■ **REQUIREMENT**:
Could you print only the lines from the one containing "w_adv & w_g_ld_en;" through the end of the listing below, unchanged?

■ **SOURCE MATERIAL**:
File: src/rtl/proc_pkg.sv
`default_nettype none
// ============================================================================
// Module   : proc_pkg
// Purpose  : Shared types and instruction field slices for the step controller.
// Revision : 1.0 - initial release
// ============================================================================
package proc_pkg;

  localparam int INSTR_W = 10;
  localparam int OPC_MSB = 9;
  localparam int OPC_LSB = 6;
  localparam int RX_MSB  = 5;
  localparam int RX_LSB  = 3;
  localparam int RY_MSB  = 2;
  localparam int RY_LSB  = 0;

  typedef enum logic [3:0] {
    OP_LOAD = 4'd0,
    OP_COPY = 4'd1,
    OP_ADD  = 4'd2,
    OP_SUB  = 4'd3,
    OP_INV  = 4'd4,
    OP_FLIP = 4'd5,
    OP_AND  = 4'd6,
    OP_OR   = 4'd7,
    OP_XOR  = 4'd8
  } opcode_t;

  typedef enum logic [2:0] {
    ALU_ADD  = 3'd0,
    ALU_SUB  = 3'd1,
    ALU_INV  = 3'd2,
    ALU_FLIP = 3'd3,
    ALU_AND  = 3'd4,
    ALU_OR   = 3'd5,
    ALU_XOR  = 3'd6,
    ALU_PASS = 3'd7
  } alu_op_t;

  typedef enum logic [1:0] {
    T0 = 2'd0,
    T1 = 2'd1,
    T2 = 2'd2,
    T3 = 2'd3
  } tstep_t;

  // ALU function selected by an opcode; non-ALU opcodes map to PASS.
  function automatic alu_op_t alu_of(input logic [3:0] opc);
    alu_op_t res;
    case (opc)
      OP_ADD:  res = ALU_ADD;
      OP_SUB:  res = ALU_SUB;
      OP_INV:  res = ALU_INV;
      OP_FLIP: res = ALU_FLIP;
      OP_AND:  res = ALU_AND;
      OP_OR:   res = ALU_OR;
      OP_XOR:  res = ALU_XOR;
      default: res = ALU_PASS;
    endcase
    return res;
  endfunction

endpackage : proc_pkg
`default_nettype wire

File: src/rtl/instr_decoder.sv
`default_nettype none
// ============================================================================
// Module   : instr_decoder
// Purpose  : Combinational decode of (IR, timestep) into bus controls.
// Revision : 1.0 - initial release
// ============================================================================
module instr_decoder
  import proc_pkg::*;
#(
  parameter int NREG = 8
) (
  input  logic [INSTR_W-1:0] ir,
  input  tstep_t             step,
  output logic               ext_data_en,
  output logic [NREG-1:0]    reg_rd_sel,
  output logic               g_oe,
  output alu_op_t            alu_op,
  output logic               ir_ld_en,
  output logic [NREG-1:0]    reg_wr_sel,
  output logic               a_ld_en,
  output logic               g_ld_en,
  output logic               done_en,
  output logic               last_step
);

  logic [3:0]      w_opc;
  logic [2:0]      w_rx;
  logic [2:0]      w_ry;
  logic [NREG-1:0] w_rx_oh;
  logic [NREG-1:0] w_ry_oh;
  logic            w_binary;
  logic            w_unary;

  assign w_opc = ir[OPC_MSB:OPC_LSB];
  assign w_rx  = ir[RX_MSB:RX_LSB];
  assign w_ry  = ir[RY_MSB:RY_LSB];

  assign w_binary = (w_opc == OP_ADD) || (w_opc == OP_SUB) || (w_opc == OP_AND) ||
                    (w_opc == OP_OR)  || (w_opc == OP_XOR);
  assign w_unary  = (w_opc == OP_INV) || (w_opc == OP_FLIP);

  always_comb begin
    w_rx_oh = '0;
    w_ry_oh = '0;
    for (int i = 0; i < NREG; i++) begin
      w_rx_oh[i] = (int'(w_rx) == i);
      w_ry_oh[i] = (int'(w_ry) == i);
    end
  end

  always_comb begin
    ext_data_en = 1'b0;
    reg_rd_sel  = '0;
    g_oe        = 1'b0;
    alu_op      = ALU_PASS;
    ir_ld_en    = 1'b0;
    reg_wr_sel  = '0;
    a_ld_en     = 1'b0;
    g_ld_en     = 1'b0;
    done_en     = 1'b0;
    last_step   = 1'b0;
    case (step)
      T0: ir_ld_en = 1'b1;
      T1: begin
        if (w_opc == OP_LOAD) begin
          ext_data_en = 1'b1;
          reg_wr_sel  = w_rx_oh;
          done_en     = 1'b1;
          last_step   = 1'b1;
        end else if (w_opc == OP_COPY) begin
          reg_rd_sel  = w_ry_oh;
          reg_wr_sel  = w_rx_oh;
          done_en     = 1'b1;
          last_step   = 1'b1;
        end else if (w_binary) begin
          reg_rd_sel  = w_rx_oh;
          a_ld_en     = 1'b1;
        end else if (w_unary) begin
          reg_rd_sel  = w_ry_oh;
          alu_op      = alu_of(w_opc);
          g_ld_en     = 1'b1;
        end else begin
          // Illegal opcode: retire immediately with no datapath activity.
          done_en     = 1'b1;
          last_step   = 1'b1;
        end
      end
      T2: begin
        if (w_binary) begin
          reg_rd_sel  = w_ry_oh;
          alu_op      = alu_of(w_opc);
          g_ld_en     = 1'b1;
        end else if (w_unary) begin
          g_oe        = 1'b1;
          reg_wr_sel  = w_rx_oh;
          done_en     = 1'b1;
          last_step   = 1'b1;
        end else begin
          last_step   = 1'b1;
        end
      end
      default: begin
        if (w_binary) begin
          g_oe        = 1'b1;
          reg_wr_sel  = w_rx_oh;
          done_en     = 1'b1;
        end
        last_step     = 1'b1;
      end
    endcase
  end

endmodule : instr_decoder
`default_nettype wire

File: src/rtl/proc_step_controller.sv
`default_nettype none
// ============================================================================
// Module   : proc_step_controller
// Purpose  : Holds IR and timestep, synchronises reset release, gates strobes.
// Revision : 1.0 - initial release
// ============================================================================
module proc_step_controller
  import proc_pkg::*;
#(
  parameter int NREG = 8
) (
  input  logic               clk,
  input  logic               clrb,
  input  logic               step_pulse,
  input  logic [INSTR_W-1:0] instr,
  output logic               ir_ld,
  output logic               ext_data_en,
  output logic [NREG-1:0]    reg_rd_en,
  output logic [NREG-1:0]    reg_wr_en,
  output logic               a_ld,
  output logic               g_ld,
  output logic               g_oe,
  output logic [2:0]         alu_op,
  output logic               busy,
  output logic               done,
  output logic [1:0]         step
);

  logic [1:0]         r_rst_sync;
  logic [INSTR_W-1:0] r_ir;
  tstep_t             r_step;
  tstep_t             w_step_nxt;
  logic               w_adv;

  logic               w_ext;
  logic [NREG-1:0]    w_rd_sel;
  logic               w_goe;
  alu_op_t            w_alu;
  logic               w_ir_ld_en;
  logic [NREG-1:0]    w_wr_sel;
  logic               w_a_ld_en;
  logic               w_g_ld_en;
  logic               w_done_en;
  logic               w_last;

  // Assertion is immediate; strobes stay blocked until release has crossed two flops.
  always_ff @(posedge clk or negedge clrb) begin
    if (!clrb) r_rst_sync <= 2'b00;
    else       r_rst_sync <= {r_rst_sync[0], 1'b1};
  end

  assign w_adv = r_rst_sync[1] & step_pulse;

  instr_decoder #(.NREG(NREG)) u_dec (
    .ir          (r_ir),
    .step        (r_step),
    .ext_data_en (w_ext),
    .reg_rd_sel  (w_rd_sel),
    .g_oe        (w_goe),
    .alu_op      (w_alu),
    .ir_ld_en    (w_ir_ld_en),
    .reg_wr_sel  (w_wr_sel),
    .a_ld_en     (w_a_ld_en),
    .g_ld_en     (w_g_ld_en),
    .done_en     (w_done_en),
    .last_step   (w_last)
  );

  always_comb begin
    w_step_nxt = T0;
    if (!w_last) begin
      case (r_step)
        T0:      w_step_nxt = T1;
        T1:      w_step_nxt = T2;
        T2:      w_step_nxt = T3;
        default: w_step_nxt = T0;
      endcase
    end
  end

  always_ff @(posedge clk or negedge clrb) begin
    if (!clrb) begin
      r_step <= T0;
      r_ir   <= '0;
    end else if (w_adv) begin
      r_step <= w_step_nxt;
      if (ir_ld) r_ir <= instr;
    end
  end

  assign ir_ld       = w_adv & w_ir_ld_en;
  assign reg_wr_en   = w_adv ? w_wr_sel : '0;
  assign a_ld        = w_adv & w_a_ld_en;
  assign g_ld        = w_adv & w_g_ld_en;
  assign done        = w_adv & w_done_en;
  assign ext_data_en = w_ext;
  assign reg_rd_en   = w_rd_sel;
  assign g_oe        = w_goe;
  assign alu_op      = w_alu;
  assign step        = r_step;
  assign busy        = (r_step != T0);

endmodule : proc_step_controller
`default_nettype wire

■ **ANSWER AREA**:
  assign g_ld        = w_adv & w_g_ld_en;
  assign done        = w_adv & w_done_en;
  assign ext_data_en = w_ext;
  assign reg_rd_en   = w_rd_sel;
  assign g_oe        = w_goe;
  assign alu_op      = w_alu;
  assign step        = r_step;
  assign busy        = (r_step != T0);

endmodule : proc_step_controller
`default_nettype wire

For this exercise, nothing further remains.